Hiergegen hat der Kläger Klage zum Sozialgericht Würzburg (SG) erhoben und beantragt, den Rentenbetrag nach § 57 Sozialgesetzbuch - Siebtes Buch (SGB VII) um 10 vH zu erhöhen. Er hat vorgetragen, seine Unfähigkeit, einer Erwerbstätigkeit nachzugehen, könne nur in durch den Unfall verursachten Beeinträchtigungen gesehen werden. Die beim ihm vorwiegend psychischen Probleme, insbesondere die mangelnde Konzentrationsfähigkeit, seien durch die traumatischen Erlebnisse des Unfalls verursacht. Zudem habe er keinen Anspruch auf eine Altersrente aus der gesetzlichen Rentenversicherung. Mit Urteil vom 31.01.2001 hat das SG die Klage abgewiesen und ausgeführt, der Kläger genieße in der Rentenversicherung keinen Berufsschutz und sei auf alle Arbeiten des allgemeinen Arbeitsmarktes verweisbar. Zwar sei er aufgrund der eingeholten Gutachten für höher qualifizierte Umschulungsmaßnahmen nicht mehr geeignet. Es ergebe sich aber kein Hinweis, dass aus medizinischen Gründen sein Erwerbsleben als beendet angesehen werden müsse. Hiergegen hat der Kläger Berufung eingelegt und vorgetragen, er könne eine Erwerbstätigkeit nicht mehr ausüben und sei aus gesundheitlichen Gründen endgültig aus dem Erwerbsleben ausgeschieden. Er leide wegen der schwerwiegenden Folgen des offenen Schädelbruches an täglichen Kopfschmerzen, Tinnitus, Gleichgewichts-, Schlaf- und Konzentrationsstörungen. Die Symptomatik äußere sich auch in einer depressiven Verstimmung mit deutlichem Leistungsversagen, einer Beeinträchtigung der Gedächtnisleistung sowie einer leichten Wesensänderung. Der Senat hat die Akten des Arbeitsamtes Aschaffenburg, des Amtes für Versorgung und Familienförderung Würzburg, der Landesversicherungsanstalt Westfalen sowie der G. Versicherung zum Verfahren beigezogen. Sodann hat der Senat von der Nervenärztin Dr.P. ein Gutachten vom 25.01.2002 eingeholt. Diese hat bei dem Kläger eine somatoforme Schmerzstörung mit Analgetikaabusus und depressiver Anpassungsstörung bei Primärpersönlichkeit mit depressiven Zügen, eine diskrete kognitive Störung sowie einen Tinnitus und eine diskrete Hörminderung rechts als unfallbedingte Gesundheitsstörungen festgestellt. Tätigkeiten des Klägers als Gerüstbauer oder ähnlichem hat sie für nicht mehr zumutbar erachtet, leichte körperliche und psychisch nicht belastende Tätigkeiten des allgemeinen Arbeitsmarktes im Umfang von 8 Stunden täglich hat sie bei ihm jedoch für möglich gehalten.

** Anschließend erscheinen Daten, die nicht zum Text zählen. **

This is an optimization exercise on Yosys and OpenROAD, whose aim is small area, a short achievable clock period and few clock cycles, not a production implementation. The RTL was checked by simulation tests, not by an equivalence proof against the original design. Power is estimated from default activity; no workload was simulated.

==> module cpu16_top, before the edit <==
module cpu16_top (
	input  logic        CLK,
	input  logic        rst_n,
	input  logic        imem_ack,
	input  logic [15:0] imem_data,
	input  logic        dmem_ack,
	input  logic [15:0] dmem_rdata,
	output logic        imem_req,
	output logic [15:0] imem_addr,
	output logic        dmem_req,
	output logic [32:0] dmem_cmd,
	output logic        halted
);
	logic        ph;        
	logic [15:0] ir;        
	logic [15:0] a;         
	logic [15:0] b;         
	logic [15:0] fa;        
	logic [3:0]  flags;     
	logic [15:0] res_q;     
	logic        c_q;       
	logic        wr_q;      
	logic        dm_pend;   
	logic        halted_r;
	logic        tk_abs;    
	logic        tk_rel;    
	logic [15:0] regs [16];
	logic x_halt;   
	logic x_mem;    
	logic x_ld;     
	logic x_wr;     
	logic x_alu;    
	logic x_xw;     
	logic x_lw;     
	logic x_arith, x_sub, x_and, x_or, x_xor, x_shl, x_shr, x_mov;
	logic dm_wait, f_acc, x_go;
	assign dm_wait = dm_pend && !dmem_ack;
	assign f_acc   = !ph && imem_ack && !dm_wait;
	assign x_go    = ph && !dm_pend;
	logic [15:0] incval;
	assign incval = ir[13] ? b - 16'd1 : b + 16'd1;
	logic        we, w_ra, w_ld;
	logic [3:0]  waddr;
	logic [15:0] wdata;
	assign w_ld  = x_ld && dm_pend;
	assign we    = wr_q || (dm_pend && dmem_ack && x_lw) || (x_go && x_xw);
	assign w_ra  = wr_q || w_ld;
	assign waddr = w_ra ? ir[7:4] : ir[3:0];
	assign wdata = wr_q ? res_q : (w_ld ? dmem_rdata : incval);
	logic [15:0] rf_d, rf_en;
	assign rf_d = rst_n ? wdata : 16'd0;
	always_comb
		for (int i = 0; i < 16; i++)
			rf_en[i] = !rst_n || (we && waddr == 4'(i));
	always_ff @(posedge CLK)
		for (int i = 0; i < 16; i++)
			if (rf_en[i])
				regs[i] <= rf_d;
	logic [3:0] flags_n;
	assign flags_n = (wr_q && x_alu) ? {c_q, res_q == 16'd0, ~^res_q, res_q[15]} : flags;
	logic [1:0]  d_grp;
	logic [3:0]  d_aluf;
	logic        d_ldi, d_mem, d_ld, d_alu, d_incdec, d_const, d_sub, d_shl, d_fsel, d_taken;
	assign d_grp    = imem_data[15:14];
	assign d_aluf   = imem_data[13:10];
	assign d_alu    = (d_grp == 2'b11);
	assign d_ldi    = (d_grp == 2'b01) && (imem_data[9:8] == 2'b01);
	assign d_mem    = (d_grp == 2'b01) && (imem_data[9:8] != 2'b01);
	assign d_ld     = d_mem && !imem_data[10];
	assign d_incdec = imem_data[13] ^ imem_data[12];
	assign d_const  = d_alu ? imem_data[8] : d_ldi;
	assign d_sub    = d_alu && (d_aluf == 4'b0010);
	assign d_shl    = d_alu && (d_aluf == 4'b0110);
	always_comb begin
		case (imem_data[9:8])
			2'b00:   d_fsel = flags_n[3];
			2'b01:   d_fsel = flags_n[2];
			2'b10:   d_fsel = flags_n[1];
			default: d_fsel = flags_n[0];
		endcase
	end
	assign d_taken = (d_grp == 2'b10) && (!imem_data[13] || (d_fsel == imem_data[12]));
	logic [15:0] rda, rdb, fwa, fwb, a_in, b_in;
	assign rda = regs[imem_data[7:4]];
	assign rdb = regs[imem_data[3:0]];
	assign fwa = (we && waddr == imem_data[7:4]) ? wdata : rda;
	assign fwb = (we && waddr == imem_data[3:0]) ? wdata : rdb;
	logic [15:0] fa_inc;
	assign fa_inc = fa + 16'd1;
	always_comb
		for (int i = 0; i < 16; i++)
			a_in[i] = (d_grp == 2'b10) ? fa_inc[i] : (d_shl ? fwa[15-i] : fwa[i]);
	assign b_in = (d_const ? {12'd0, imem_data[3:0]} : fwb) ^ {16{d_sub}};
	logic [15:0] alu_res, sh_rev;
	logic [16:0] sum, shr_wide;
	logic        alu_c;
	assign sum      = {1'b0, a} + {1'b0, b} + {16'd0, x_sub};
	assign shr_wide = {a, 1'b0} >> b[3:0];
	always_comb
		for (int i = 0; i < 16; i++)
			sh_rev[i] = shr_wide[16-i];
	assign alu_res = ({16{x_mov}} & b) | ({16{x_arith}} & sum[15:0]) |
		({16{x_and}} & (a & b)) | ({16{x_or}} & (a | b)) | ({16{x_xor}} & (a ^ b)) |
		({16{x_shl}} & sh_rev) | ({16{x_shr}} & shr_wide[16:1]);
	assign alu_c   = (x_arith && (sum[16] ^ x_sub)) || ((x_shl || x_shr) && shr_wide[0]);
	always_ff @(posedge CLK) begin
		if (!rst_n) begin
			ph       <= 1'b0;
			fa       <= 16'h0000;
			flags    <= '0;
			wr_q     <= 1'b0;
			dm_pend  <= 1'b0;
			halted_r <= 1'b0;
			tk_abs   <= 1'b0;
			tk_rel   <= 1'b0;
		end else begin
			wr_q  <= x_go && x_wr;
			flags <= flags_n;
			if (f_acc) begin
				ph     <= 1'b1;
				fa     <= fa_inc;
				tk_abs <= d_taken && !imem_data[10];
				tk_rel <= d_taken && imem_data[10];
			end
			if (x_go) begin
				ph     <= 1'b0;
				tk_abs <= 1'b0;
				tk_rel <= 1'b0;
				if (tk_abs)
					fa <= b;
				else if (tk_rel)
					fa <= sum[15:0];
				if (x_halt)
					halted_r <= 1'b1;
			end
			if (x_go && x_mem)
				dm_pend <= 1'b1;
			else if (dmem_ack)
				dm_pend <= 1'b0;
		end
	end
	always_ff @(posedge CLK) begin
		res_q <= alu_res;
		c_q   <= alu_c;
		if (f_acc) begin
			ir      <= imem_data;
			a       <= a_in;
			b       <= b_in;
			x_halt  <= (d_grp == 2'b00) && (imem_data[13:11] == 3'b001);
			x_mem   <= d_mem;
			x_ld    <= d_ld;
			x_wr    <= d_alu || d_ldi;
			x_alu   <= d_alu;
			x_xw    <= d_ld && d_incdec;
			x_lw    <= d_ld ? !(d_incdec && (imem_data[7:4] == imem_data[3:0])) : (d_mem && d_incdec);
			x_arith <= d_alu && (d_aluf[3:2] == 2'b00) && (d_aluf[1] ^ d_aluf[0]);
			x_sub   <= d_sub;
			x_and   <= d_alu && (d_aluf == 4'b0011);
			x_or    <= d_alu && (d_aluf == 4'b0100);
			x_xor   <= d_alu && (d_aluf == 4'b0101);
			x_shl   <= d_shl;
			x_shr   <= d_alu && (d_aluf == 4'b0111);
			x_mov   <= d_ldi || (d_alu && (d_aluf[3] || (d_aluf[2:0] == 3'b000)));
		end
	end
	assign halted    = halted_r || (ph && !dm_pend && x_halt);
	assign imem_req  = !halted_r && (ph ? (!dm_pend && !x_halt && !tk_rel) : (!imem_ack || dm_wait));
	assign imem_addr = tk_abs ? b : fa;
	assign dmem_req  = (ph && !dm_pend && x_mem) || dm_wait;
	assign dmem_cmd  = {ir[10], b, a};
endmodule
export LEC_CHECK = 0
export ABC_AREA = 1
export CAP_MARGIN = 20
export CORE_MARGIN = 2
export CORE_UTILIZATION = 40
export SETUP_SLACK_MARGIN = 3.5
export SLEW_MARGIN = 20
create_clock -name core_clock -period 6.5 [get_ports {CLK}]
run.sh (not shown) runs the stock make flow with config.mk's settings and CLKGATE_MAP_FILE= SYNTH_SCRIPT=/design/flow/synth_recipe.tcl, a recipe that flattens the netlist after the stock synthesis.
Testbench counts at the start, summed over its fixed seeds: cycles 42,776.
Edit:
--- a/flow/design.v
+++ b/flow/design.v
@@ -57,4 +57,6 @@
 	logic        tk_abs;    
 	logic        tk_rel;    
+	logic        fr_q;      
+	logic        fw_q;      
 	logic [15:0] regs [16];
 	logic x_halt;   
@@ -136,4 +138,8 @@
 		({16{x_shl}} & sh_rev) | ({16{x_shr}} & shr_wide[16:1]);
 	assign alu_c   = (x_arith && (sum[16] ^ x_sub)) || ((x_shl || x_shr) && shr_wide[0]);
+	logic ph_n, halted_n, dm_pend_n;
+	assign ph_n      = f_acc ? 1'b1 : (x_go ? 1'b0 : ph);
+	assign halted_n  = halted_r || (x_go && x_halt);
+	assign dm_pend_n = (x_go && x_mem) ? 1'b1 : (dmem_ack ? 1'b0 : dm_pend);
 	always_ff @(posedge CLK) begin
 		if (!rst_n) begin
@@ -146,5 +152,9 @@
 			tk_abs   <= 1'b0;
 			tk_rel   <= 1'b0;
+			fr_q     <= 1'b1;
+			fw_q     <= 1'b0;
 		end else begin
+			fr_q <= ph_n == 1'b0 && !halted_n;
+			fw_q <= ph_n == 1'b0 && !halted_n && dm_pend_n;
 			wr_q  <= x_go && x_wr;
 			flags <= flags_n;
@@ -197,5 +207,6 @@
 	end
 	assign halted    = halted_r || (ph && !dm_pend && x_halt);
-	assign imem_req  = !halted_r && (ph ? (!dm_pend && !x_halt && !tk_rel) : (!imem_ack || dm_wait));
+	assign imem_req  = (ph && !halted_r && !dm_pend && !x_halt && !tk_rel) ||
+		(fr_q && !imem_ack) || (fw_q && !dmem_ack);
 	assign imem_addr = tk_abs ? b : fa;
 	assign dmem_req  = (ph && !dm_pend && x_mem) || dm_wait;
Count of clock-buffer cells in the layout fell by 7; wire length fell by 3.4%; worst setup slack improved by 0.012 ns; sequential power fell by about 2%; maximum frequency rose by 0.39%; hold slack got worse by 0.0054 ns; clock skew stays flat.
Testbench counts after the change, summed over its fixed seeds: cycles 42,776.

-- what the ideal ports hide --
No port has a modelled driver above. Below, the same layouts with a new extraction and two added sets of constraints. Step 1 sets driving cells, clkbuf_16 on the clock port and buf_2 on the other inputs (assumed; they add their load-dependent delay and slew). Step 2 times the ports against the registers' clock, not the clock port: input delays grow and output delays shrink by t, the midpoint of the rising clock arrivals with the driver on. Slacks: ideal ports / drivers / drivers and shift; pairs: ideal ports / drivers.
| run | shift t [ns] | setup slack, ns | worst slew at a driven data input, ns |
|---|---|---|---|
| the first run | 0.629 | 3.328 / 3.295 / 2.868 | 0.04 |
| the second run | 0.627 | 3.341 / 3.299 / 2.909 | 0.04 |
After both steps every run listed still meets setup and hold. The setup slack of the first run, which loses most, moves by -0.033 ns with the drivers and by -0.460 ns with both steps.
What follows belongs to an exercise in optimizing a design on an open flow for small area and a short achievable clock period; a production flow would make more cautious choices.
RTL that was checked went through simulation tests only; none was proved equivalent to the original.
For run 4, only the layout was checked, not whether the RTL still works.
Power and IR drop assume default switching activity.

--- flow/config.mk ---
export PLATFORM = sky130hd
export DESIGN_NAME = rv_ex_top
export DESIGN_NICKNAME = rv_ex_top
export VERILOG_FILES = /design/flow/design.v
export SDC_FILE = /design/flow/constraint.sdc
export NUM_CORES = 4
export LEC_CHECK = 0
export CAP_MARGIN = 20
export CORE_MARGIN = 2
export CORE_UTILIZATION = 50
export PLACE_DENSITY = 0.7
export SETUP_SLACK_MARGIN = 5
export SLEW_MARGIN = 20
--- flow/design.v ---
`timescale 1ns/1ps
package rv_ex_pkg;
    typedef enum logic [3:0] {
        add    = 4'd0,
        sub    = 4'd1,
        sll    = 4'd2,
        slt    = 4'd3,
        sltu   = 4'd4,
        xor_op = 4'd5,
        srl    = 4'd6,
        sra    = 4'd7,
        or_op  = 4'd8,
        and_op = 4'd9
    } alu_op_e;
    typedef enum logic [1:0] {
        src1_rs1  = 2'd0,
        src1_pc   = 2'd1,
        src1_zero = 2'd2
    } src1_sel_e;
    typedef enum logic [2:0] {
        src2_rs2   = 3'd0,
        src2_imm_i = 3'd1,
        src2_imm_u = 3'd2,
        src2_shamt = 3'd3,
        src2_four  = 3'd4,
        src2_imm_s = 3'd5
    } src2_sel_e;
    typedef enum logic [3:0] {
        bru_none = 4'd0,
        jal      = 4'd1,
        jalr     = 4'd2,
        beq      = 4'd3,
        bne      = 4'd4,
        blt      = 4'd5,
        bge      = 4'd6,
        bltu     = 4'd7,
        bgeu     = 4'd8
    } bru_op_e;
    typedef enum logic [2:0] {
        lsu_none = 3'd0,
        lsu_b    = 3'd1,
        lsu_h    = 3'd2,
        lsu_w    = 3'd3,
        lsu_d    = 3'd4
    } lsu_size_e;
    localparam int C_SUM  = 0;     
    localparam int C_LT   = 1;     
    localparam int C_XOR  = 2;
    localparam int C_OR   = 3;
    localparam int C_AND  = 4;
    localparam int C_SHL  = 5;     
    localparam int C_SHR  = 6;     
    localparam int C_JAL  = 7;
    localparam int C_JALR = 8;
    localparam int C_BR   = 9;     
    localparam int C_SZB  = 10;
    localparam int C_SZH  = 11;
    localparam int C_SZW  = 12;
    localparam int C_SZD  = 13;
    localparam int CC_W   = 14;
    localparam int H_SUB   = 0;    
    localparam int H_UNS   = 1;    
    localparam int H_ARITH = 2;    
    localparam int H_WORD  = 3;
    localparam int H_S1RS1 = 4;
    localparam int H_S1PC  = 5;
    localparam int H_S2RS2 = 6;
    localparam int H_S2I   = 7;
    localparam int H_S2U   = 8;
    localparam int H_S2SH  = 9;
    localparam int H_S2F   = 10;
    localparam int H_S2S   = 11;
    localparam int H_SH0   = 12;   
    localparam int CH_W    = 18;
endpackage
`timescale 1ns/1ps
module ex_decode (
    input  logic [32-1:0]         inst_i,
    input  logic [3:0]                  alu_op_i,
    input  logic                        word_op_i,
    input  logic [1:0]                  src1_sel_i,
    input  logic [2:0]                  src2_sel_i,
    input  logic [3:0]                  bru_op_i,
    input  logic [2:0]                  lsu_size_i,
    input  logic [64-1:0]         rs2_data_i,
    output logic [rv_ex_pkg::CC_W-1:0]  ctrl_c_o,
    output logic [rv_ex_pkg::CH_W-1:0]  ctrl_h_o
);
    logic [5:0] shamt;
    always_comb begin
        case (src2_sel_i)
            3'd1, 3'd3: shamt = inst_i[25:20];
            3'd2:       shamt = 6'd0;
            3'd4:       shamt = 6'd4;
            3'd5:       shamt = {inst_i[25], inst_i[11:7]};
            default:    shamt = rs2_data_i[5:0];
        endcase
        if (word_op_i) shamt[5] = 1'b0;
    end
    always_comb begin
        ctrl_c_o = '0;
        ctrl_c_o[rv_ex_pkg::C_SUM]  = (alu_op_i == 4'd0) || (alu_op_i == 4'd1);
        ctrl_c_o[rv_ex_pkg::C_LT]   = (alu_op_i == 4'd3) || (alu_op_i == 4'd4);
        ctrl_c_o[rv_ex_pkg::C_XOR]  = (alu_op_i == 4'd5);
        ctrl_c_o[rv_ex_pkg::C_OR]   = (alu_op_i == 4'd8);
        ctrl_c_o[rv_ex_pkg::C_AND]  = (alu_op_i == 4'd9);
        ctrl_c_o[rv_ex_pkg::C_SHL]  = (alu_op_i == 4'd2);
        ctrl_c_o[rv_ex_pkg::C_SHR]  = (alu_op_i == 4'd6) || (alu_op_i == 4'd7);
        ctrl_c_o[rv_ex_pkg::C_JAL]  = (bru_op_i == 4'd1);
        ctrl_c_o[rv_ex_pkg::C_JALR] = (bru_op_i == 4'd2);
        ctrl_c_o[rv_ex_pkg::C_BR]   = (bru_op_i >= 4'd3) && (bru_op_i <= 4'd8);
        ctrl_c_o[rv_ex_pkg::C_SZB]  = (lsu_size_i == 3'd1);
        ctrl_c_o[rv_ex_pkg::C_SZH]  = (lsu_size_i == 3'd2);
        ctrl_c_o[rv_ex_pkg::C_SZW]  = (lsu_size_i == 3'd3);
        ctrl_c_o[rv_ex_pkg::C_SZD]  = (lsu_size_i == 3'd4);
    end
    always_comb begin
        ctrl_h_o = '0;
        ctrl_h_o[rv_ex_pkg::H_SUB]   = (alu_op_i == 4'd1) || (alu_op_i == 4'd3) || (alu_op_i == 4'd4);
        ctrl_h_o[rv_ex_pkg::H_UNS]   = (alu_op_i == 4'd4);
        ctrl_h_o[rv_ex_pkg::H_ARITH] = (alu_op_i == 4'd7);
        ctrl_h_o[rv_ex_pkg::H_WORD]  = word_op_i;
        ctrl_h_o[rv_ex_pkg::H_S1RS1] = (src1_sel_i == 2'd0);
        ctrl_h_o[rv_ex_pkg::H_S1PC]  = (src1_sel_i == 2'd1);
        ctrl_h_o[rv_ex_pkg::H_S2RS2] = (src2_sel_i == 3'd0);
        ctrl_h_o[rv_ex_pkg::H_S2I]   = (src2_sel_i == 3'd1);
        ctrl_h_o[rv_ex_pkg::H_S2U]   = (src2_sel_i == 3'd2);
        ctrl_h_o[rv_ex_pkg::H_S2SH]  = (src2_sel_i == 3'd3);
        ctrl_h_o[rv_ex_pkg::H_S2F]   = (src2_sel_i == 3'd4);
        ctrl_h_o[rv_ex_pkg::H_S2S]   = (src2_sel_i == 3'd5);
        ctrl_h_o[rv_ex_pkg::H_SH0 +: 6] = shamt;
    end
endmodule
module ex_stage_reg (
    input  logic                    clk,
    input  logic                    rst,
    input  logic                    stall_i,
    input  logic                    flush_i,
    input  logic [64-1:0]     pc_i,
    input  logic [64-1:0]     result_i,
    input  logic                    word_op_i,
    input  logic                    br_taken_i,
    input  logic [64-1:0]     br_target_i,
    input  logic [64-1:0]     real_npc_i,
    input  logic [64-1:0]     rs2_data_i,
    input  logic [3:0]              size_i,       
    input  logic                    dmem_en_i,
    input  logic                    dmem_we_i,
    input  logic                    rf_we_i,
    input  logic [5-1:0]   rf_waddr_i,
    input  logic                    wb_from_mem_i,
    output logic [64-1:0]     pc_o,
    output logic [64-1:0]     result_o,
    output logic                    word_op_o,
    output logic                    br_taken_o,
    output logic [64-1:0]     br_target_o,
    output logic [64-1:0]     real_npc_o,
    output logic [64-1:0]     rs2_data_o,
    output logic [3:0]              size_o,
    output logic                    dmem_en_o,
    output logic                    dmem_we_o,
    output logic                    rf_we_o,
    output logic [5-1:0]   rf_waddr_o,
    output logic                    wb_from_mem_o
);
    logic clr;
    assign clr = rst | flush_i;
    always_ff @(posedge clk) begin
        if (clr) begin
            pc_o          <= '0;
            result_o      <= '0;
            br_taken_o    <= 1'b0;
            br_target_o   <= '0;
            real_npc_o    <= '0;
            size_o        <= '0;
            dmem_en_o     <= 1'b0;
            dmem_we_o     <= 1'b0;
            rf_we_o       <= 1'b0;
            rf_waddr_o    <= '0;
            wb_from_mem_o <= 1'b0;
        end else if (!stall_i) begin
            pc_o          <= pc_i;
            result_o      <= result_i;
            br_taken_o    <= br_taken_i;
            br_target_o   <= br_target_i;
            real_npc_o    <= real_npc_i;
            size_o        <= size_i;
            dmem_en_o     <= dmem_en_i;
            dmem_we_o     <= dmem_we_i;
            rf_we_o       <= rf_we_i & (rf_waddr_i != '0);    
            rf_waddr_o    <= rf_waddr_i;
            wb_from_mem_o <= wb_from_mem_i;
        end
    end
    always_ff @(posedge clk) begin
        if (!stall_i) begin
            word_op_o  <= word_op_i;
            rs2_data_o <= rs2_data_i;
        end
    end
endmodule
`timescale 1ns/1ps
module ex_operand_gen (
    input  logic [32-1:7]         inst_i,
    input  logic [64-1:0]         pc_i,
    input  logic [64-1:0]         rs1_data_i,
    input  logic [64-1:0]         rs2_data_i,
    input  logic [rv_ex_pkg::CH_W-1:0]  ctrl_h_i,
    output logic [64-1:0]         alu_src1_o,
    output logic [64-1:0]         alu_src2_o
);
    logic [64-1:0] imm_i, imm_s, imm_u, shamt_ext, four;
    assign imm_i     = {{(64-12){inst_i[31]}}, inst_i[31:20]};
    assign imm_s     = {{(64-12){inst_i[31]}}, inst_i[31:25], inst_i[11:7]};
    assign imm_u     = {{(64-32){inst_i[31]}}, inst_i[31:12], 12'b0};
    assign shamt_ext = {{(64-6){1'b0}}, inst_i[20 +: 6]};
    assign four      = 64'(4);
    assign alu_src1_o = ({64{ctrl_h_i[rv_ex_pkg::H_S1RS1]}} & rs1_data_i)
                      | ({64{ctrl_h_i[rv_ex_pkg::H_S1PC]}}  & pc_i);      
    assign alu_src2_o = ({64{ctrl_h_i[rv_ex_pkg::H_S2RS2]}} & rs2_data_i)
                      | ({64{ctrl_h_i[rv_ex_pkg::H_S2I]}}   & imm_i)
                      | ({64{ctrl_h_i[rv_ex_pkg::H_S2U]}}   & imm_u)
                      | ({64{ctrl_h_i[rv_ex_pkg::H_S2SH]}}  & shamt_ext)
                      | ({64{ctrl_h_i[rv_ex_pkg::H_S2F]}}   & four)
                      | ({64{ctrl_h_i[rv_ex_pkg::H_S2S]}}   & imm_s);
endmodule
`timescale 1ns/1ps
module ex_carry_tree #(
    parameter int W = 64
) (
    input  logic [W-1:0] g_i,
    input  logic [W-1:0] p_i,
    input  logic         cin_i,
    output logic [W:0]   c_o
);
    localparam int L = (W > 32) ? 6 : (W > 16) ? 5 : (W > 8) ? 4 : (W > 4) ? 3 : (W > 2) ? 2 : 1;
    logic [W-1:0] gk, pk, gn, pn;
    always_comb begin
        gk    = g_i;
        gk[0] = g_i[0] | (p_i[0] & cin_i);
        pk    = p_i;
        for (int k = 0; k < L; k++) begin
            gn = gk;
            pn = pk;
            for (int i = 0; i < W; i++) begin
                if (((i >> k) % 2) == 1) begin
                    gn[i] = gk[i] | (pk[i] & gk[((i >> k) << k) - 1]);
                    pn[i] = pk[i] & pk[((i >> k) << k) - 1];
                end
            end
            gk = gn;
            pk = pn;
        end
    end
    assign c_o = {gk, cin_i};
endmodule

Die LVA Westfalen als zuständiger Träger der gesetzlichen Rentenversicherung hat mit Bescheid vom 12.07.1996 einen Antrag des Klägers auf Rente wegen verminderter Erwerbsfähigkeit abgelehnt, da zwar die Wartezeit, jedoch nicht die besonderen versicherungsrechtlichen Voraussetzungen erfüllt seien. Aus diesem Grunde sei auch nicht die Frage geprüft worden, ob Erwerbsunfähigkeit vorliegt.

Der Kläger beantragt, die Beklagte unter Aufhebung des Urteils des SG Würzburg vom 31.01.2001 sowie unter Abänderung des Bescheides vom 17.02.1999 idF des Widerspruchsbescheides vom 27.05.1999 zu verurteilen, die Verletztenrente nach § 57 SGB VII um 10 vH zu erhöhen.

Die Beklagte beantragt, die Berufung des Klägers gegen das Urteil des SG Würzburg vom 31.01.2001 zurückzuweisen.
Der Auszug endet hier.